• _Requirement_
Could you reproduce all of the following entries exactly?
___ Records to process ___
rev 12:
## shuzizhong
module shuzizhong(
    input wire clk1,         
    input wire reset,        
    input wire ah1,          
    input wire am1,          
    input wire alarm1,       
    input wire en,           
    input wire naozhong,     
    output wire [0:6] shi,       
    output wire [0:6] ge,        
    output wire [0:6] min_shi,   
    output wire [0:6] min_ge,    
    output wire [0:6] sec_shi,   
    output wire [0:6] sec_ge,    
    output wire daodian,     
    output wire audio        
);
For scale: ~2300 cells after synthesis, about 160 flip-flops, about 51 I/O pins.
Settings: LEC_CHECK=0, ABC_AREA=1, CAP_MARGIN=20, CORE_MARGIN=2, CORE_UTILIZATION=72, CTS_CLUSTER_DIAMETER=392, CTS_CLUSTER_SIZE=95, PLACE_DENSITY=0.4, SETUP_SLACK_MARGIN=2.72, SLEW_MARGIN=20, TNS_END_PERCENT=10; clock period 11.2 ns.
run.sh (not shown) runs the stock make flow with config.mk's settings and CLKGATE_MAP_FILE=.
Final checks on rev 12, whose flow otherwise completed, came back failing, citing negative setup slack.
Edits applied to the flow inputs when going from rev 12 to rev 13:
Settings: changing CTS_CLUSTER_DIAMETER from 392 to 201; changing CORE_UTILIZATION from 72 to 68; removing TNS_END_PERCENT (formerly 10); removing CTS_CLUSTER_SIZE (formerly 95); removing PLACE_DENSITY (formerly 0.4); removing SETUP_SLACK_MARGIN (formerly 2.72); changing the clock period (ns, I/O delays scaled along) from 11.2 to 13.2.
[summary]
Rev 13 completed end to end with timing, DRC and antenna clean.
| worst reg2reg path depth | rev 13 vs rev 12 | 5 lower |
Where setup slack is concerned, rev 12 is outperformed by rev 13.
Summary of rev 13 over rev 12: data-path buffer share of cell area in the final layout decreased by 3.6 points relative to the old numbers; sequential power decreased by about 15% relative to the old numbers; non-clock buffer count decreased by 58% relative to the old numbers.


Starting RTL as in the previous note.
clock: 11.2 ns
lec_check: 0
abc_area: 1
cap_margin: 20
core_margin: 2
core_utilization: 72
cts_cluster_size: 95
place_density: 0.4
slew_margin: 20
tns_end_percent: 10
The starting point produced a layout that fails on negative setup slack.
Edit:
--- a/flow/config.mk
+++ b/flow/config.mk
@@ -8 +7,0 @@
-export ABC_AREA = 1
@@ -11,3 +10 @@
-export CORE_UTILIZATION = 72
-export CTS_CLUSTER_SIZE = 95
-export PLACE_DENSITY = 0.4
+export CORE_UTILIZATION = 65
@@ -15 +11,0 @@
-export TNS_END_PERCENT = 10
==> flow/constraint.sdc (replaced) <==
create_clock -name core_clock -period 17.0 [get_ports {clk1}]
set_input_delay 3.4000 -clock core_clock [delete_from_list [all_inputs] [get_ports {clk1}]]
set_output_delay 3.4000 -clock core_clock [all_outputs]
set_load 0.01 [all_outputs]
After rerunning: The new run passed the timing, DRC and antenna checks; core utilization fell by 16 points; design area goes down by 12%; sequential share of layout area rises by 2.8 points; setup slack is better by 2.1 ns; via count fell by 19%.
Edit:
--- a/flow/config.mk
+++ b/flow/config.mk
@@ -10 +10 @@
-export CORE_UTILIZATION = 65
+export CORE_UTILIZATION = 60
==> flow/constraint.sdc (replaced) <==
create_clock -name core_clock -period 13.2 [get_ports {clk1}]
set_input_delay 2.6400 -clock core_clock [delete_from_list [all_inputs] [get_ports {clk1}]]
set_output_delay 2.6400 -clock core_clock [all_outputs]
set_load 0.01 [all_outputs]
Outcome: Now the flow completed and failed the layout checks on negative setup slack; first-iteration DRC count climbs by 2.3%; cell count climbs by 12%; fmax climbs by 14%.
Edit:
--- a/flow/config.mk
+++ b/flow/config.mk
@@ -10 +10,2 @@
-export CORE_UTILIZATION = 60
+export CORE_UTILIZATION = 40
+export SETUP_SLACK_MARGIN = 2.16
==> flow/constraint.sdc (replaced) <==
create_clock -name core_clock -period 19.3 [get_ports {clk1}]
set_input_delay 3.8600 -clock core_clock [delete_from_list [all_inputs] [get_ports {clk1}]]
set_output_delay 3.8600 -clock core_clock [all_outputs]
set_load 0.01 [all_outputs]
Result: The new run finished clean; final area is lower by 12%; non-clock buffer count is lower by 228; wire length is lower by 11%; flip-flop count stays the same; die size is higher by 49%; setup slack improves by 4.1 ns; area after synthesis stays the same; final cell count is lower by 3.6%; first-iteration DRC count is lower by 32%; clock skew is about the same.


## build 22
shuzizhong again, from the RTL that the note above started with.
Design shuzizhong, start of the top module:
module shuzizhong(
    input wire clk1,         
    input wire reset,        
    input wire ah1,          
    input wire am1,          
    input wire alarm1,       
    input wire en,           
    input wire naozhong,     
    output wire [0:6] shi,       
    output wire [0:6] ge,        
    output wire [0:6] min_shi,   
    output wire [0:6] min_ge,    
    output wire [0:6] sec_shi,   
    output wire [0:6] sec_ge,    
    output wire daodian,     
    output wire audio        
);
Settings: LEC_CHECK=0, CAP_MARGIN=5, CELL_PAD_IN_SITES_DETAIL_PLACEMENT=0, CORE_MARGIN=2, CORE_UTILIZATION=72, CTS_CLUSTER_DIAMETER=377, HOLD_SLACK_MARGIN=0.03, MAX_ROUTING_LAYER=met5, PLACE_DENSITY_LB_ADDON=0.24, SETUP_SLACK_MARGIN=-0.78, SLEW_MARGIN=20; clock period 14.6 ns.
Final checks on build 22, whose flow otherwise completed, came back failing, citing negative setup slack.
Setup changes, build 22 to build 50
Settings: ABC_AREA now 1, previously not set; SETUP_SLACK_MARGIN no longer set, was -0.78; CORE_UTILIZATION now 66, was 72; CTS_CLUSTER_DIAMETER no longer set, was 377; PLACE_DENSITY_LB_ADDON no longer set, was 0.24; MAX_ROUTING_LAYER now met4, was met5; CAP_MARGIN now 30, was 5; the clock period (ns, I/O delays scaled along) now 10.7, was 14.6.
## What came out
- Build 50: all stages done; final checks FAILED (negative setup slack).
- Of build 50 and build 22, the higher final total power belongs to build 50.
- [compare] base=build 22 new=build 50: first-pass GRT wire length rose 14%, count of instantiated cells in the yosys netlist rose 459, growth of design area from synthesis to finish rose 14 points, total wire length after detailed routing rose 21%.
___
• _Result of this exercise_
rev 12:
## shuzizhong
module shuzizhong(
    input wire clk1,         
    input wire reset,        
    input wire ah1,          
    input wire am1,          
    input wire alarm1,       
    input wire en,           
    input wire naozhong,     
    output wire [0:6] shi,       
    output wire [0:6] ge,        
    output wire [0:6] min_shi,   
    output wire [0:6] min_ge,    
    output wire [0:6] sec_shi,   
    output wire [0:6] sec_ge,    
    output wire daodian,     
    output wire audio        
);
For scale: ~2300 cells after synthesis, about 160 flip-flops, about 51 I/O pins.
Settings: LEC_CHECK=0, ABC_AREA=1, CAP_MARGIN=20, CORE_MARGIN=2, CORE_UTILIZATION=72, CTS_CLUSTER_DIAMETER=392, CTS_CLUSTER_SIZE=95, PLACE_DENSITY=0.4, SETUP_SLACK_MARGIN=2.72, SLEW_MARGIN=20, TNS_END_PERCENT=10; clock period 11.2 ns.
run.sh (not shown) runs the stock make flow with config.mk's settings and CLKGATE_MAP_FILE=.
Final checks on rev 12, whose flow otherwise completed, came back failing, citing negative setup slack.
Edits applied to the flow inputs when going from rev 12 to rev 13:
Settings: changing CTS_CLUSTER_DIAMETER from 392 to 201; changing CORE_UTILIZATION from 72 to 68; removing TNS_END_PERCENT (formerly 10); removing CTS_CLUSTER_SIZE (formerly 95); removing PLACE_DENSITY (formerly 0.4); removing SETUP_SLACK_MARGIN (formerly 2.72); changing the clock period (ns, I/O delays scaled along) from 11.2 to 13.2.
[summary]
Rev 13 completed end to end with timing, DRC and antenna clean.
| worst reg2reg path depth | rev 13 vs rev 12 | 5 lower |
Where setup slack is concerned, rev 12 is outperformed by rev 13.
Summary of rev 13 over rev 12: data-path buffer share of cell area in the final layout decreased by 3.6 points relative to the old numbers; sequential power decreased by about 15% relative to the old numbers; non-clock buffer count decreased by 58% relative to the old numbers.


Starting RTL as in the previous note.
clock: 11.2 ns
lec_check: 0
abc_area: 1
cap_margin: 20
core_margin: 2
core_utilization: 72
cts_cluster_size: 95
place_density: 0.4
slew_margin: 20
tns_end_percent: 10
The starting point produced a layout that fails on negative setup slack.
Edit:
--- a/flow/config.mk
+++ b/flow/config.mk
@@ -8 +7,0 @@
-export ABC_AREA = 1
@@ -11,3 +10 @@
-export CORE_UTILIZATION = 72
-export CTS_CLUSTER_SIZE = 95
-export PLACE_DENSITY = 0.4
+export CORE_UTILIZATION = 65
@@ -15 +11,0 @@
-export TNS_END_PERCENT = 10
==> flow/constraint.sdc (replaced) <==
create_clock -name core_clock -period 17.0 [get_ports {clk1}]
set_input_delay 3.4000 -clock core_clock [delete_from_list [all_inputs] [get_ports {clk1}]]
set_output_delay 3.4000 -clock core_clock [all_outputs]
set_load 0.01 [all_outputs]
After rerunning: The new run passed the timing, DRC and antenna checks; core utilization fell by 16 points; design area goes down by 12%; sequential share of layout area rises by 2.8 points; setup slack is better by 2.1 ns; via count fell by 19%.
Edit:
--- a/flow/config.mk
+++ b/flow/config.mk
@@ -10 +10 @@
-export CORE_UTILIZATION = 65
+export CORE_UTILIZATION = 60
==> flow/constraint.sdc (replaced) <==
create_clock -name core_clock -period 13.2 [get_ports {clk1}]
set_input_delay 2.6400 -clock core_clock [delete_from_list [all_inputs] [get_ports {clk1}]]
set_output_delay 2.6400 -clock core_clock [all_outputs]
set_load 0.01 [all_outputs]
Outcome: Now the flow completed and failed the layout checks on negative setup slack; first-iteration DRC count climbs by 2.3%; cell count climbs by 12%; fmax climbs by 14%.
Edit:
--- a/flow/config.mk
+++ b/flow/config.mk
@@ -10 +10,2 @@
-export CORE_UTILIZATION = 60
+export CORE_UTILIZATION = 40
+export SETUP_SLACK_MARGIN = 2.16
==> flow/constraint.sdc (replaced) <==
create_clock -name core_clock -period 19.3 [get_ports {clk1}]
set_input_delay 3.8600 -clock core_clock [delete_from_list [all_inputs] [get_ports {clk1}]]
set_output_delay 3.8600 -clock core_clock [all_outputs]
set_load 0.01 [all_outputs]
Result: The new run finished clean; final area is lower by 12%; non-clock buffer count is lower by 228; wire length is lower by 11%; flip-flop count stays the same; die size is higher by 49%; setup slack improves by 4.1 ns; area after synthesis stays the same; final cell count is lower by 3.6%; first-iteration DRC count is lower by 32%; clock skew is about the same.


## build 22
shuzizhong again, from the RTL that the note above started with.
Design shuzizhong, start of the top module:
module shuzizhong(
    input wire clk1,         
    input wire reset,        
    input wire ah1,          
    input wire am1,          
    input wire alarm1,       
    input wire en,           
    input wire naozhong,     
    output wire [0:6] shi,       
    output wire [0:6] ge,        
    output wire [0:6] min_shi,   
    output wire [0:6] min_ge,    
    output wire [0:6] sec_shi,   
    output wire [0:6] sec_ge,    
    output wire daodian,     
    output wire audio        
);
Settings: LEC_CHECK=0, CAP_MARGIN=5, CELL_PAD_IN_SITES_DETAIL_PLACEMENT=0, CORE_MARGIN=2, CORE_UTILIZATION=72, CTS_CLUSTER_DIAMETER=377, HOLD_SLACK_MARGIN=0.03, MAX_ROUTING_LAYER=met5, PLACE_DENSITY_LB_ADDON=0.24, SETUP_SLACK_MARGIN=-0.78, SLEW_MARGIN=20; clock period 14.6 ns.
Final checks on build 22, whose flow otherwise completed, came back failing, citing negative setup slack.
Setup changes, build 22 to build 50
Settings: ABC_AREA now 1, previously not set; SETUP_SLACK_MARGIN no longer set, was -0.78; CORE_UTILIZATION now 66, was 72; CTS_CLUSTER_DIAMETER no longer set, was 377; PLACE_DENSITY_LB_ADDON no longer set, was 0.24; MAX_ROUTING_LAYER now met4, was met5; CAP_MARGIN now 30, was 5; the clock period (ns, I/O delays scaled along) now 10.7, was 14.6.
## What came out
- Build 50: all stages done; final checks FAILED (negative setup slack).
- Of build 50 and build 22, the higher final total power belongs to build 50.
- [compare] base=build 22 new=build 50: first-pass GRT wire length rose 14%, count of instantiated cells in the yosys netlist rose 459, growth of design area from synthesis to finish rose 14 points, total wire length after detailed routing rose 21%.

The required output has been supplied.